> **TASK INSTRUCTIONS**
How many lines below contain the word "begin"? Reply solely with the number.
*** RECORDS PROVIDED
## src/des_pkg.sv

```systemverilog
// DES package
// Block, key and round key types plus the DES tables and permutation functions
`default_nettype none

package des_pkg;

    localparam int NUM_ROUNDS = 16;

    // Bit 1 is the most significant bit, as in the standard
    typedef logic [1:64] des_block_t;
    typedef logic [1:32] des_half_t;
    typedef logic [1:64] des_key_t;
    typedef logic [1:48] des_subkey_t;
    typedef des_subkey_t [0:NUM_ROUNDS-1] des_subkeys_t;  // Entry 0 is round 1

    localparam int unsigned IP_TAB [64] = '{
        58, 50, 42, 34, 26, 18, 10, 2, 60, 52, 44, 36, 28, 20, 12, 4,
        62, 54, 46, 38, 30, 22, 14, 6, 64, 56, 48, 40, 32, 24, 16, 8,
        57, 49, 41, 33, 25, 17, 9, 1, 59, 51, 43, 35, 27, 19, 11, 3,
        61, 53, 45, 37, 29, 21, 13, 5, 63, 55, 47, 39, 31, 23, 15, 7
    };

    localparam int unsigned FP_TAB [64] = '{
        40, 8, 48, 16, 56, 24, 64, 32, 39, 7, 47, 15, 55, 23, 63, 31,
        38, 6, 46, 14, 54, 22, 62, 30, 37, 5, 45, 13, 53, 21, 61, 29,
        36, 4, 44, 12, 52, 20, 60, 28, 35, 3, 43, 11, 51, 19, 59, 27,
        34, 2, 42, 10, 50, 18, 58, 26, 33, 1, 41, 9, 49, 17, 57, 25
    };

    localparam int unsigned E_TAB [48] = '{
        32, 1, 2, 3, 4, 5, 4, 5, 6, 7, 8, 9, 8, 9, 10, 11, 12, 13,
        12, 13, 14, 15, 16, 17, 16, 17, 18, 19, 20, 21, 20, 21, 22, 23, 24, 25,
        24, 25, 26, 27, 28, 29, 28, 29, 30, 31, 32, 1
    };

    localparam int unsigned P_TAB [32] = '{
        16, 7, 20, 21, 29, 12, 28, 17, 1, 15, 23, 26, 5, 18, 31, 10,
        2, 8, 24, 14, 32, 27, 3, 9, 19, 13, 30, 6, 22, 11, 4, 25
    };

    // Drops the parity bits, C half then D half
    localparam int unsigned PC1_TAB [56] = '{
        57, 49, 41, 33, 25, 17, 9, 1, 58, 50, 42, 34, 26, 18,
        10, 2, 59, 51, 43, 35, 27, 19, 11, 3, 60, 52, 44, 36,
        63, 55, 47, 39, 31, 23, 15, 7, 62, 54, 46, 38, 30, 22,
        14, 6, 61, 53, 45, 37, 29, 21, 13, 5, 28, 20, 12, 4
    };

    localparam int unsigned PC2_TAB [48] = '{
        14, 17, 11, 24, 1, 5, 3, 28, 15, 6, 21, 10, 23, 19, 12, 4,
        26, 8, 16, 7, 27, 20, 13, 2, 41, 52, 31, 37, 47, 55, 30, 40,
        51, 45, 33, 48, 44, 49, 39, 56, 34, 53, 46, 42, 50, 36, 29, 32
    };

    localparam int unsigned DES_SHIFTS [NUM_ROUNDS] = '{
        1, 1, 2, 2, 2, 2, 2, 2, 1, 2, 2, 2, 2, 2, 2, 1
    };

    // Indexed by row * 16 + column
    localparam int unsigned SBOX [8][64] = '{
        '{14, 4, 13, 1, 2, 15, 11, 8, 3, 10, 6, 12, 5, 9, 0, 7,
          0, 15, 7, 4, 14, 2, 13, 1, 10, 6, 12, 11, 9, 5, 3, 8,
          4, 1, 14, 8, 13, 6, 2, 11, 15, 12, 9, 7, 3, 10, 5, 0,
          15, 12, 8, 2, 4, 9, 1, 7, 5, 11, 3, 14, 10, 0, 6, 13},
        '{15, 1, 8, 14, 6, 11, 3, 4, 9, 7, 2, 13, 12, 0, 5, 10,
          3, 13, 4, 7, 15, 2, 8, 14, 12, 0, 1, 10, 6, 9, 11, 5,
          0, 14, 7, 11, 10, 4, 13, 1, 5, 8, 12, 6, 9, 3, 2, 15,
          13, 8, 10, 1, 3, 15, 4, 2, 11, 6, 7, 12, 0, 5, 14, 9},
        '{10, 0, 9, 14, 6, 3, 15, 5, 1, 13, 12, 7, 11, 4, 2, 8,
          13, 7, 0, 9, 3, 4, 6, 10, 2, 8, 5, 14, 12, 11, 15, 1,
          13, 6, 4, 9, 8, 15, 3, 0, 11, 1, 2, 12, 5, 10, 14, 7,
          1, 10, 13, 0, 6, 9, 8, 7, 4, 15, 14, 3, 11, 5, 2, 12},
        '{7, 13, 14, 3, 0, 6, 9, 10, 1, 2, 8, 5, 11, 12, 4, 15,
          13, 8, 11, 5, 6, 15, 0, 3, 4, 7, 2, 12, 1, 10, 14, 9,
          10, 6, 9, 0, 12, 11, 7, 13, 15, 1, 3, 14, 5, 2, 8, 4,
          3, 15, 0, 6, 10, 1, 13, 8, 9, 4, 5, 11, 12, 7, 2, 14},
        '{2, 12, 4, 1, 7, 10, 11, 6, 8, 5, 3, 15, 13, 0, 14, 9,
          14, 11, 2, 12, 4, 7, 13, 1, 5, 0, 15, 10, 3, 9, 8, 6,
          4, 2, 1, 11, 10, 13, 7, 8, 15, 9, 12, 5, 6, 3, 0, 14,
          11, 8, 12, 7, 1, 14, 2, 13, 6, 15, 0, 9, 10, 4, 5, 3},
        '{12, 1, 10, 15, 9, 2, 6, 8, 0, 13, 3, 4, 14, 7, 5, 11,
          10, 15, 4, 2, 7, 12, 9, 5, 6, 1, 13, 14, 0, 11, 3, 8,
          9, 14, 15, 5, 2, 8, 12, 3, 7, 0, 4, 10, 1, 13, 11, 6,
          4, 3, 2, 12, 9, 5, 15, 10, 11, 14, 1, 7, 6, 0, 8, 13},
        '{4, 11, 2, 14, 15, 0, 8, 13, 3, 12, 9, 7, 5, 10, 6, 1,
          13, 0, 11, 7, 4, 9, 1, 10, 14, 3, 5, 12, 2, 15, 8, 6,
          1, 4, 11, 13, 12, 3, 7, 14, 10, 15, 6, 8, 0, 5, 9, 2,
          6, 11, 13, 8, 1, 4, 10, 7, 9, 5, 0, 15, 14, 2, 3, 12},
        '{13, 2, 8, 4, 6, 15, 11, 1, 10, 9, 3, 14, 5, 0, 12, 7,
          1, 15, 13, 8, 10, 3, 7, 4, 12, 5, 6, 11, 0, 14, 9, 2,
          7, 11, 4, 1, 9, 12, 14, 2, 0, 6, 10, 13, 15, 3, 5, 8,
          2, 1, 14, 7, 4, 10, 8, 13, 15, 12, 9, 0, 3, 5, 6, 11}
    };

    function automatic des_block_t des_ip(des_block_t b);
        des_block_t o;
        for (int i = 1; i <= 64; i++) o[i] = b[IP_TAB[i-1]];
        return o;
    endfunction

    function automatic des_block_t des_fp(des_block_t b);
        des_block_t o;
        for (int i = 1; i <= 64; i++) o[i] = b[FP_TAB[i-1]];
        return o;
    endfunction

    // Expansion, key mix, S-boxes and P
    function automatic des_half_t des_f(des_half_t r, des_subkey_t k);
        logic [1:48] x;
        logic [5:0]  six;
        logic [1:32] s_out;
        des_half_t   o;
        for (int i = 1; i <= 48; i++) x[i] = r[E_TAB[i-1]];
        x = x ^ k;
        for (int s = 0; s < 8; s++) begin
            six = x[6*s+1 +: 6];
            s_out[4*s+1 +: 4] = 4'(SBOX[s][{six[5], six[0], six[4:1]}]);  // Outer bits pick row
        end
        for (int i = 1; i <= 32; i++) o[i] = s_out[P_TAB[i-1]];
        return o;
    endfunction

    function automatic logic [1:56] des_pc1(des_key_t k);
        logic [1:56] o;
        for (int i = 1; i <= 56; i++) o[i] = k[PC1_TAB[i-1]];
        return o;
    endfunction

    function automatic des_subkey_t des_pc2(logic [1:56] cd);
        des_subkey_t o;
        for (int i = 1; i <= 48; i++) o[i] = cd[PC2_TAB[i-1]];
        return o;
    endfunction

endpackage

`default_nettype wire

```

## src/des_key_schedule.sv

```systemverilog
// DES key schedule
// Stores the loaded key and derives the sixteen round keys from it combinationally
`default_nettype none

module des_key_schedule import des_pkg::*; (
    input  logic         clk,
    input  logic         rst_n,
    input  logic         key_load,
    input  des_key_t     key,
    output des_subkeys_t subkeys
);

    des_key_t key_q;

    // Left rotation of a 28-bit half by one or two places
    function automatic logic [1:28] rotl28(logic [1:28] v, int unsigned n);
        if (n == 2) begin
            return {v[3:28], v[1:2]};
        end
        return {v[2:28], v[1]};
    endfunction

    always_ff @(posedge clk) begin
        if (!rst_n) begin
            key_q <= '0;
        end else if (key_load) begin
            key_q <= key;  // New round keys follow on the next cycle
        end
    end

    always_comb begin : gen_keys
        logic [1:56] cd;
        logic [1:28] c_half;
        logic [1:28] d_half;
        cd     = des_pc1(key_q);
        c_half = cd[1:28];
        d_half = cd[29:56];
        for (int r = 0; r < NUM_ROUNDS; r++) begin
            // Shifts accumulate from one round to the next
            c_half     = rotl28(c_half, DES_SHIFTS[r]);
            d_half     = rotl28(d_half, DES_SHIFTS[r]);
            subkeys[r] = des_pc2({c_half, d_half});
        end
    end

endmodule

`default_nettype wire

```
******
> **ANSWER SECTION**
7